The 1/0 trick worked like a charm for me!
traceback.clear_frames(sys.last_traceback) might work. Jupyter sucks.
36
with torch.no_grad():
    torch.cuda.empty_cache()

4 Comments

For me it always only worked with with torch.no_grad():
This post should be marked as the right answer! Worked for me.
Curious about why this may work?
Wow, this actually works!
32

If you just set object that uses a lot of memory to None like this:

obj = None

And after that you call

gc.collect() # Python thing

This is how you may avoid restarting the notebook.

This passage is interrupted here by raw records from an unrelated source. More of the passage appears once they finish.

## src/adc_attach_params.svh

```systemverilog
`ifndef ADC_ATTACH_PARAMS_SVH
`define ADC_ATTACH_PARAMS_SVH

// adc chips, 4 lanes x 2 delay lines each
`define ADC_NUM_UNITS   4
`define ADC_NUM_FCLKS   1   // frame clocks that own a delay line
// lanes, frame clocks, plus one for sync_out
`define ADC_NUM_DLY     (8 * `ADC_NUM_UNITS + `ADC_NUM_FCLKS + 1)
`define ADC_VERSION     32'h0001_0300
`define ADC_FCLK_RATIO  4   // lclk rising edges per fclk0 period

// word addresses, wb_adr_i[6:2]
`define ADC_REG_LOAD_LO    5'd0
`define ADC_REG_LOAD_HI    5'd1
`define ADC_REG_RST_LO     5'd2
`define ADC_REG_RST_HI     5'd3
`define ADC_REG_VTC_LO     5'd4
`define ADC_REG_VTC_HI     5'd5
`define ADC_REG_DLY_VAL    5'd6
`define ADC_REG_ERR_CNT    5'd7   // write clears all counters
`define ADC_REG_ISERDES    5'd8
`define ADC_REG_MMCM       5'd9
`define ADC_REG_LCLK_CNT   5'd10
`define ADC_REG_FCLK0_CNT  5'd11
`define ADC_REG_FCLK1_CNT  5'd12
`define ADC_REG_FCLK2_CNT  5'd13
`define ADC_REG_FCLK3_CNT  5'd14
`define ADC_REG_BITSLIP    5'd15
`define ADC_REG_SNAPSHOT   5'd16
`define ADC_REG_VERSION    5'd17

`endif
```

## src/adc_attach_pkg.sv

```systemverilog
`include "adc_attach_params.svh"

package adc_attach_pkg;

  // one bit per idelay line, lanes first, then fclks, sync on top
  typedef logic [`ADC_NUM_DLY-1:0] dly_vec_t;

  // one bitslip per lane
  typedef logic [4*`ADC_NUM_UNITS-1:0] slip_vec_t;

  // edge and error counters
  typedef logic [31:0] cnt_t;

  // tap value for the idelay load
  typedef logic [8:0] dly_val_t;

endpackage

```

## src/adc_stat_if.sv

```systemverilog
// clock monitor <-> register bank
interface adc_stat_if import adc_attach_pkg::*; ();

  cnt_t lclk_cnt;
  cnt_t fclk_cnt [4];   // one per fclk input
  cnt_t fclk_err_cnt;   // bad fclk0 periods
  logic cnt_clr;        // one cycle, from a write to reg 7

  modport mon (
    output lclk_cnt,
    output fclk_cnt,
    output fclk_err_cnt,
    input  cnt_clr
  );

  modport regs (
    input  lclk_cnt,
    input  fclk_cnt,
    input  fclk_err_cnt,
    output cnt_clr
  );

endinterface

```

## src/adc_ctrl_if.sv

```systemverilog
// register bank -> delay sequencer
interface adc_ctrl_if import adc_attach_pkg::*; ();

  dly_vec_t  dly_load;    // level, sequencer makes the pulse
  dly_vec_t  dly_rst;
  dly_vec_t  dly_en_vtc;
  dly_val_t  dly_val;     // shared by all lines
  slip_vec_t bitslip;     // level, sequencer makes the pulse
  logic      iserdes_rst;

  modport regs (
    output dly_load,
    output dly_rst,
    output dly_en_vtc,
    output dly_val,
    output bitslip,
    output iserdes_rst
  );

  modport seq (
    input dly_load,
    input dly_rst,
    input dly_en_vtc,
    input dly_val,
    input bitslip,
    input iserdes_rst
  );

endinterface

```

## src/adc_attach_top.sv

```systemverilog
`include "adc_attach_params.svh"

module adc_attach_top (
  input  logic                     wb_clk_i,
  input  logic                     wb_rst_i,
  input  logic [31:0]              wb_adr_i,
  input  logic [31:0]              wb_dat_i,
  input  logic [3:0]               wb_sel_i,
  input  logic                     wb_we_i,
  input  logic                     wb_cyc_i,
  input  logic                     wb_stb_i,
  output logic [31:0]              wb_dat_o,
  output logic                     wb_ack_o,
  output logic                     wb_err_o,

  // mmcm and capture control
  input  logic                     mmcm_locked_i,
  output logic                     mmcm_rst_o,
  output logic                     mmcm_clksel_o,
  output logic                     snapshot_trigger_o,

  // sampled clocks
  input  logic                     lclk_i,
  input  logic [3:0]               fclk_i,

  // idelay / iserdes controls
  output logic [`ADC_NUM_DLY-1:0]  delay_load_o,
  output logic [`ADC_NUM_DLY-1:0]  delay_rst_o,
  output logic [`ADC_NUM_DLY-1:0]  delay_en_vtc_o,
  output logic [8:0]               delay_val_o,
  output logic [4*`ADC_NUM_UNITS-1:0] bitslip_o,
  output logic                     iserdes_rst_o
);

  adc_ctrl_if ctrl_if ();
  adc_stat_if stat_if ();

  wb_ads5296_attach wb_ads5296_attach_inst (
    .wb_clk_i           (wb_clk_i),
    .wb_rst_i           (wb_rst_i),
    .wb_adr_i           (wb_adr_i),
    .wb_dat_i           (wb_dat_i),
    .wb_sel_i           (wb_sel_i),
    .wb_we_i            (wb_we_i),
    .wb_cyc_i           (wb_cyc_i),
    .wb_stb_i           (wb_stb_i),
    .wb_dat_o           (wb_dat_o),
    .wb_ack_o           (wb_ack_o),
    .wb_err_o           (wb_err_o),
    .mmcm_locked_i      (mmcm_locked_i),
    .mmcm_rst_o         (mmcm_rst_o),
    .mmcm_clksel_o      (mmcm_clksel_o),
    .snapshot_trigger_o (snapshot_trigger_o),
    .ctrl               (ctrl_if.regs),
    .stat               (stat_if.regs)
  );

  adc_delay_seq adc_delay_seq_inst (
    .wb_clk_i       (wb_clk_i),
    .wb_rst_i       (wb_rst_i),
    .ctrl           (ctrl_if.seq),
    .delay_load_o   (delay_load_o),
    .delay_rst_o    (delay_rst_o),
    .delay_en_vtc_o (delay_en_vtc_o),
    .delay_val_o    (delay_val_o),
    .bitslip_o      (bitslip_o),
    .iserdes_rst_o  (iserdes_rst_o)
  );

  adc_clk_monitor adc_clk_monitor_inst (
    .wb_clk_i (wb_clk_i),
    .wb_rst_i (wb_rst_i),
    .lclk_i   (lclk_i),
    .fclk_i   (fclk_i),
    .stat     (stat_if.mon)
  );

endmodule

```

## src/adc_clk_monitor.sv

```systemverilog
`include "adc_attach_params.svh"

module adc_clk_monitor import adc_attach_pkg::*; (
  input  logic       wb_clk_i,
  input  logic       wb_rst_i,
  input  logic       lclk_i,
  input  logic [3:0] fclk_i,

  adc_stat_if.mon    stat
);

  localparam int NCLK = 5;   // lclk plus four fclks

  logic [NCLK-1:0] clk_s1;   // {fclk3..fclk0, lclk}
  logic [NCLK-1:0] clk_s2;
  logic [NCLK-1:0] clk_d;    // edge flop
  logic [NCLK-1:0] rise;
  logic            lclk_rise;
  logic            fclk0_rise;

  logic [15:0]     per_cnt;  // lclk edges in the current fclk0 period
  logic            armed;    // a period start has been seen

  assign rise       = clk_s2 & ~clk_d;
  assign lclk_rise  = rise[0];
  assign fclk0_rise = rise[1];

  // two sync flops then the edge flop
  always_ff @(posedge wb_clk_i) begin
    if (wb_rst_i) begin
      clk_s1 <= '0;
      clk_s2 <= '0;
      clk_d  <= '0;
    end else begin
      clk_s1 <= {fclk_i, lclk_i};
      clk_s2 <= clk_s1;
      clk_d  <= clk_s2;
    end
  end

  // edge counters
  always_ff @(posedge wb_clk_i) begin
    if (wb_rst_i || stat.cnt_clr) begin
      stat.lclk_cnt <= '0;
      for (int i = 0; i < 4; i++) begin
        stat.fclk_cnt[i] <= '0;
      end
    end else begin
      if (lclk_rise) stat.lclk_cnt <= stat.lclk_cnt + 1'b1;
      for (int i = 0; i < 4; i++) begin
        if (rise[i+1]) stat.fclk_cnt[i] <= stat.fclk_cnt[i] + 1'b1;
      end
    end
  end

  // fclk0 period checker
  // an lclk edge in the same cycle as fclk0 belongs to the new period
  always_ff @(posedge wb_clk_i) begin
    if (wb_rst_i || stat.cnt_clr) begin
      per_cnt           <= '0;
      armed             <= 1'b0;
      stat.fclk_err_cnt <= '0;
    end else if (fclk0_rise) begin
      armed   <= 1'b1;  // first edge only opens a measurement
      per_cnt <= lclk_rise ? 16'd1 : 16'd0;
      if (armed && per_cnt != 16'(`ADC_FCLK_RATIO)) begin
        stat.fclk_err_cnt <= stat.fclk_err_cnt + 1'b1;
      end
    end else if (lclk_rise && per_cnt != '1) begin
      per_cnt <= per_cnt + 1'b1;   // saturates, a stuck fclk still flags
    end
  end

  // errors are only booked on fclk0 edges and both clear together
  err_below_fclk0: assert property (@(posedge wb_clk_i) disable iff (wb_rst_i)
    stat.fclk_err_cnt <= stat.fclk_cnt[0])
    else $error("fclk error count exceeds fclk0 edge count");

endmodule

```

## src/adc_delay_seq.sv

```systemverilog
module adc_delay_seq import adc_attach_pkg::*; (
  input  logic      wb_clk_i,
  input  logic      wb_rst_i,

  adc_ctrl_if.seq   ctrl,

  output dly_vec_t  delay_load_o,    // one-cycle pulses
  output dly_vec_t  delay_rst_o,
  output dly_vec_t  delay_en_vtc_o,
  output dly_val_t  delay_val_o,
  output slip_vec_t bitslip_o,       // one-cycle pulses
  output logic      iserdes_rst_o
);

  dly_vec_t  load_prev;   // last seen register levels
  slip_vec_t slip_prev;
  dly_vec_t  load_prev_out;

  always_ff @(posedge wb_clk_i) begin
    if (wb_rst_i) begin
      load_prev      <= '0;
      slip_prev      <= '0;
      delay_load_o   <= '0;
      bitslip_o      <= '0;
      delay_rst_o    <= '0;
      delay_en_vtc_o <= '0;
      delay_val_o    <= '0;
      iserdes_rst_o  <= 1'b0;
    end else begin
      load_prev <= ctrl.dly_load;
      slip_prev <= ctrl.bitslip;
      // 0 -> 1 only, a bit left at 1 stays quiet
      delay_load_o <= ctrl.dly_load & ~load_prev;
      bitslip_o    <= ctrl.bitslip & ~slip_prev;
      // levels, one cycle behind the register
      delay_rst_o    <= ctrl.dly_rst;
      delay_en_vtc_o <= ctrl.dly_en_vtc;
      delay_val_o    <= ctrl.dly_val;
      iserdes_rst_o  <= ctrl.iserdes_rst;
    end
  end

  // previous output, for the pulse width check
  always_ff @(posedge wb_clk_i) begin
    if (wb_rst_i) begin
      load_prev_out <= '0;
    end else begin
      load_prev_out <= delay_load_o;
    end
  end

  // idelay must see a single-cycle load per set bit
  load_pulse_width: assert property (@(posedge wb_clk_i) disable iff (wb_rst_i)
    (delay_load_o & load_prev_out) == '0)
    else $error("delay load pulse longer than one cycle");

endmodule

```

## src/wb_ads5296_attach.sv

```systemverilog
`include "adc_attach_params.svh"

module wb_ads5296_attach import adc_attach_pkg::*; (
  input  logic        wb_clk_i,
  input  logic        wb_rst_i,
  input  logic [31:0] wb_adr_i,
  input  logic [31:0] wb_dat_i,
  input  logic [3:0]  wb_sel_i,
  input  logic        wb_we_i,
  input  logic        wb_cyc_i,
  input  logic        wb_stb_i,
  output logic [31:0] wb_dat_o,
  output logic        wb_ack_o,
  output logic        wb_err_o,

  input  logic        mmcm_locked_i,
  output logic        mmcm_rst_o,
  output logic        mmcm_clksel_o,
  output logic        snapshot_trigger_o,

  adc_ctrl_if.regs    ctrl,
  adc_stat_if.regs    stat
);

  localparam int DLY_W  = `ADC_NUM_DLY;
  localparam int HI_W   = DLY_W - 32;       // fclk + sync bits in the high word
  localparam int SLIP_W = 4 * `ADC_NUM_UNITS;

  logic        ack_q;
  logic [31:0] rd_data_q;   // captured at acceptance and shown with ack
  logic [31:0] rd_mux;
  logic        accept;
  logic [4:0]  reg_adr;
  logic [31:0] wmask;       // byte enables spread to bits
  logic        cnt_clr_q;

  // control registers
  dly_vec_t    dly_load_q;
  dly_vec_t    dly_rst_q;
  dly_vec_t    dly_en_vtc_q;
  dly_val_t    dly_val_q;
  slip_vec_t   bitslip_q;
  logic        iserdes_rst_q;
  logic        mmcm_rst_q;
  logic        mmcm_clksel_q;
  logic        snapshot_q;

  assign accept  = wb_stb_i && wb_cyc_i && !ack_q;  // no new cycle while ack is up
  assign reg_adr = wb_adr_i[6:2];
  assign wmask   = {{8{wb_sel_i[3]}}, {8{wb_sel_i[2]}}, {8{wb_sel_i[1]}}, {8{wb_sel_i[0]}}};

  // keep unselected bytes of a field
  function automatic logic [31:0] wr_merge(input logic [31:0] cur);
    return (cur & ~wmask) | (wb_dat_i & wmask);
  endfunction

  // read mux with zero-extended fields
  always_comb begin
    rd_mux = 32'b0;
    case (reg_adr)
      `ADC_REG_LOAD_LO:   rd_mux = dly_load_q[31:0];
      `ADC_REG_LOAD_HI:   rd_mux = 32'(dly_load_q[DLY_W-1:32]);
      `ADC_REG_RST_LO:    rd_mux = dly_rst_q[31:0];
      `ADC_REG_RST_HI:    rd_mux = 32'(dly_rst_q[DLY_W-1:32]);
      `ADC_REG_VTC_LO:    rd_mux = dly_en_vtc_q[31:0];
      `ADC_REG_VTC_HI:    rd_mux = 32'(dly_en_vtc_q[DLY_W-1:32]);
      `ADC_REG_DLY_VAL:   rd_mux = 32'(dly_val_q);
      `ADC_REG_ERR_CNT:   rd_mux = stat.fclk_err_cnt;
      `ADC_REG_ISERDES:   rd_mux = {31'b0, iserdes_rst_q};
      // master flag at bit 24 stays low as this attachment is never master
      `ADC_REG_MMCM:      rd_mux = {7'b0, 1'b0, 7'b0, mmcm_locked_i,
                                    7'b0, mmcm_clksel_q, 7'b0, mmcm_rst_q};
      `ADC_REG_LCLK_CNT:  rd_mux = stat.lclk_cnt;
      `ADC_REG_FCLK0_CNT: rd_mux = stat.fclk_cnt[0];
      `ADC_REG_FCLK1_CNT: rd_mux = stat.fclk_cnt[1];
      `ADC_REG_FCLK2_CNT: rd_mux = stat.fclk_cnt[2];
      `ADC_REG_FCLK3_CNT: rd_mux = stat.fclk_cnt[3];
      `ADC_REG_BITSLIP:   rd_mux = 32'(bitslip_q);
      `ADC_REG_SNAPSHOT:  rd_mux = {31'b0, snapshot_q};
      `ADC_REG_VERSION:   rd_mux = `ADC_VERSION;
      default:            rd_mux = 32'b0;   // unmapped
    endcase
  end

  always_ff @(posedge wb_clk_i) begin
    if (wb_rst_i) begin
      ack_q         <= 1'b0;
      cnt_clr_q     <= 1'b0;
      dly_load_q    <= '0;
      dly_rst_q     <= '0;
      dly_en_vtc_q  <= '0;
      dly_val_q     <= '0;
      bitslip_q     <= '0;
      iserdes_rst_q <= 1'b0;
      mmcm_rst_q    <= 1'b0;
      mmcm_clksel_q <= 1'b0;
      snapshot_q    <= 1'b0;
    end else begin
      ack_q     <= accept;  // high for the one cycle after acceptance
      cnt_clr_q <= 1'b0;
      if (accept && wb_we_i) begin
        case (reg_adr)
          `ADC_REG_LOAD_LO: dly_load_q[31:0] <= wr_merge(dly_load_q[31:0]);
          `ADC_REG_LOAD_HI:
            dly_load_q[DLY_W-1:32] <= HI_W'(wr_merge(32'(dly_load_q[DLY_W-1:32])));
          `ADC_REG_RST_LO:  dly_rst_q[31:0] <= wr_merge(dly_rst_q[31:0]);
          `ADC_REG_RST_HI:
            dly_rst_q[DLY_W-1:32] <= HI_W'(wr_merge(32'(dly_rst_q[DLY_W-1:32])));
          `ADC_REG_VTC_LO:  dly_en_vtc_q[31:0] <= wr_merge(dly_en_vtc_q[31:0]);
          `ADC_REG_VTC_HI:
            dly_en_vtc_q[DLY_W-1:32] <= HI_W'(wr_merge(32'(dly_en_vtc_q[DLY_W-1:32])));
          `ADC_REG_DLY_VAL: dly_val_q <= 9'(wr_merge(32'(dly_val_q)));
          `ADC_REG_ERR_CNT: cnt_clr_q <= 1'b1;  // data ignored
          `ADC_REG_ISERDES: begin
            if (wb_sel_i[0]) iserdes_rst_q <= wb_dat_i[0];
          end
          `ADC_REG_MMCM: begin
            if (wb_sel_i[0]) mmcm_rst_q <= wb_dat_i[0];
            if (wb_sel_i[1]) mmcm_clksel_q <= wb_dat_i[8];
          end
          `ADC_REG_BITSLIP: bitslip_q <= SLIP_W'(wr_merge(32'(bitslip_q)));
          `ADC_REG_SNAPSHOT: begin
            if (wb_sel_i[0]) snapshot_q <= wb_dat_i[0];
          end
          default: ;  // counters and version are read only
        endcase
      end
    end
  end

  // read data taken when a cycle is accepted
  always_ff @(posedge wb_clk_i) begin
    if (accept) begin
      rd_data_q <= wb_we_i ? 32'b0 : rd_mux;
    end
  end

  assign wb_ack_o = ack_q;
  assign wb_dat_o = ack_q ? rd_data_q : 32'b0;
  assign wb_err_o = 1'b0;   // no error responses

  assign ctrl.dly_load    = dly_load_q;
  assign ctrl.dly_rst     = dly_rst_q;
  assign ctrl.dly_en_vtc  = dly_en_vtc_q;
  assign ctrl.dly_val     = dly_val_q;
  assign ctrl.bitslip     = bitslip_q;
  assign ctrl.iserdes_rst = iserdes_rst_q;
  assign stat.cnt_clr     = cnt_clr_q;

  assign mmcm_rst_o         = mmcm_rst_q;
  assign mmcm_clksel_o      = mmcm_clksel_q;
  assign snapshot_trigger_o = snapshot_q;

  // a held strobe must still see ack drop between transfers
  ack_single_cycle: assert property (@(posedge wb_clk_i) disable iff (wb_rst_i)
    wb_ack_o |=> !wb_ack_o)
    else $error("wb ack held for two cycles");

  err_never_set: assert property (@(posedge wb_clk_i) disable iff (wb_rst_i)
    wb_cyc_i |-> !wb_err_o)
    else $error("wb err raised");

endmodule

```

## config.mk

```make
export PLATFORM = sky130hd
export DESIGN_NAME = adc_attach_top
export DESIGN_NICKNAME = d
export VERILOG_FILES = /design/src/adc_attach_pkg.sv /design/src/adc_stat_if.sv /design/src/adc_ctrl_if.sv /design/src/adc_attach_top.sv /design/src/adc_clk_monitor.sv /design/src/adc_delay_seq.sv /design/src/wb_ads5296_attach.sv
export VERILOG_INCLUDE_DIRS = /design/src
export SDC_FILE = /design/constraint.sdc
export NUM_CORES = 1
export LEC_CHECK = 0
export ABC_AREA = 1
export BUFFER_PORTS_ARGS = -buffer_cell sky130_fd_sc_hd__buf_2
export CAP_MARGIN = 25
export CORE_AREA = 2 2 214 216
export CTS_CLUSTER_SIZE = 14
export DETAILED_ROUTE_END_ITERATION = 10
export DIE_AREA = 0 0 216 218
export GPL_TIMING_DRIVEN = 0
export PLACE_DENSITY = 0.71
export SETUP_SLACK_MARGIN = 0.15
export SLEW_MARGIN = 40
export SYNTH_ARGS = -nofsm -noshare
export SYNTH_HDL_FRONTEND = slang
export SYNTH_SLANG_ARGS = --single-unit
```

## constraint.sdc

```tcl
create_clock -name wb_clk_i -period 2.9 [get_ports wb_clk_i]
set_input_delay 0.435 -clock wb_clk_i [delete_from_list [all_inputs] [get_ports wb_clk_i]]
set_output_delay 0.435 -clock wb_clk_i [all_outputs]
set_load 0.01 [all_outputs]
```

# ---- Word-level counts from Yosys, hierarchy flattened
# Cells that the tools add are included.
dict set report word_totals {
  register_bits 567
  wordCells 114
  output_inout_bits 165
  n_memories 0
  mem_bits_rw 0
  in_bits 79
  rom_bits 0
  latch_bits 0
}
dict set report op_classes {
  n_addsub 7
  div 0
  muxes 6
  reduce_logical 23
  n_shift 0
  magnitude_cmp 0
  n_bitwise 25
  mul 0
  eq_ne 19
}
# op count
set ops {}
lappend ops {{$pmux W32 S18} 1}
lappend ops {{$add A32 B1 Y32 const B} 6}
lappend ops {{$and A32 B32 Y32} 4}
lappend ops {{$or A32 B32 Y32} 3}
lappend ops {{$eq A5 B4 Y1 const B} 8}
lappend ops {{$and A34 B34 Y34} 1}
lappend ops {{$not A34 Y34} 1}
lappend ops {{$and A16 B16 Y16} 2}
lappend ops {{$mux W16} 2}
lappend ops {{$mux W32} 1}
lappend ops {{$not A32 Y32} 1}
lappend ops {{$eq A5 B3 Y1 const B} 4}
lappend ops {{$reduce_and A2 Y1} 9}
lappend ops {{$add A16 B1 Y16 const B} 1}
lappend ops {{$ne A16 B16 Y1 const B} 1}
lappend ops {{$ne A16 B3 Y1 const B} 1}
lappend ops {{$not A16 Y16} 1}
lappend ops {{$or A16 B16 Y16} 1}
lappend ops {{$reduce_and A3 Y1} 4}
lappend ops {{$eq A5 B2 Y1 const B} 2}
lappend ops {{$eq A5 B5 Y1 const B} 2}
lappend ops {{$and A9 B9 Y9} 1}
lappend ops {{$or A9 B9 Y9} 1}
lappend ops {{$and A2 B2 Y2} 3}
lappend ops {{12 further kinds} 19}

# ---- Logic depth before layout (Yosys ltp)
# Gate-level depths: netlist (run 1).
dict set report logic_depth {
  ltp_word 5
  mapped_depth 11
}

# ---- Cells and area by module
# From an unflattened synthesis (run 1), not the netlist that was laid out.
dict set report unflattened {
  hier_cells 3715
  hier_area_um2 25505.7
}
# module n_inst cells_each area_each_um2 seq_area_each_um2
set by_module_without_submodules {}
lappend by_module_without_submodules {adc_clk_monitor 1 1841 11939.0 4484.3}
lappend by_module_without_submodules {wb_ads5296_attach 1 1375 8722.1 3623.5}
lappend by_module_without_submodules {adc_delay_seq 1 499 4844.6 3563.4}

# ---- Worst setup path after synthesis (run 1)
# Ideal clock, no wire load.
dict set report synth_timing {
  path_type {register to register}
  start {reg wb_ads5296_attach_inst.ack_q (netlist: wb_ads5296_attach_inst.wb_ack_o)}
  end {reg (tool-made name)}
  path_buffers 2
  required_time_ns 2.830
  period_less_slack_ns 2.098
  setup_slack_ns 0.802
  setup_time_ns 0.070
  stages_incl_launch_ff 10
  arrival_time_ns 2.028
  cell_sequence {dfxtp_1 -> clkbuf_1 -> nor2_4 -> nand2_2 -> inv_1 -> nand2_4 -> nor2_2 -> buf_4 -> o21ai_0 -> a21oi_1}
}
# element line_no
set synth_rtl {}
lappend synth_rtl {{start, declared} wb_ads5296_attach.sv:29} ;# logic ack_q;
lappend synth_rtl {{start signal, assigned} wb_ads5296_attach.sv:99} ;# ack_q <= accept;

# ---- Worst setup path after layout (run 1)
dict set report layout_timing {
  start {reg wb_ads5296_attach_inst.ack_q (netlist: wb_ads5296_attach_inst.wb_ack_o)}
  end {out wb_dat_o[15]}
}
dict set report layout_via {
  elab_chain_cells 1
}
# element line_no
set layout_lines {}
lappend layout_lines {{$mux W32} wb_ads5296_attach.sv:139} ;# assign wb_dat_o = ack_q ? rd_data_q : 32'b0;
lappend layout_lines {{end, declared} adc_attach_top.sv:12} ;# output logic [31:0] wb_dat_o,
# Every way passes these cells.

If you still would like to see it clear from Nvidea smi or nvtop you may run:

torch.cuda.empty_cache() # PyTorch thing

to empty the PyTorch cache.

5 Comments

I tried model = None and gc.collect() but it didn't clear any GPU memory
I usually use nvtop for checking GPU memory. Is that a good way to do it?
gc.collect is telling Python to do garbage collection, if you use nvidia tools you won't see it clear because PyTorch still has allocated cache, but it makes it available.
Yeah, torch.cuda.empty_cache() may help you see it clear.
it worked for me, in the same order. 1.- model = None, 2.- gc.collect(), 3.- torch.cuda.empty_cache()
5

Apparently you can't clear the GPU memory via a command once the data has been sent to the device. The reference is here in the Pytorch github issues BUT the following seems to work for me.

Context: I have pytorch running in Jupyter Lab in a Docker container and accessing two GPU's [0,1]. Two notebooks are running. The first is on a long job while the second I use for small tests. When I started doing this, repeated tests seemed to progressively fill the GPU memory until it maxed out. I tried all the suggestions: del, gpu cache clear, etc. Nothing worked until the following.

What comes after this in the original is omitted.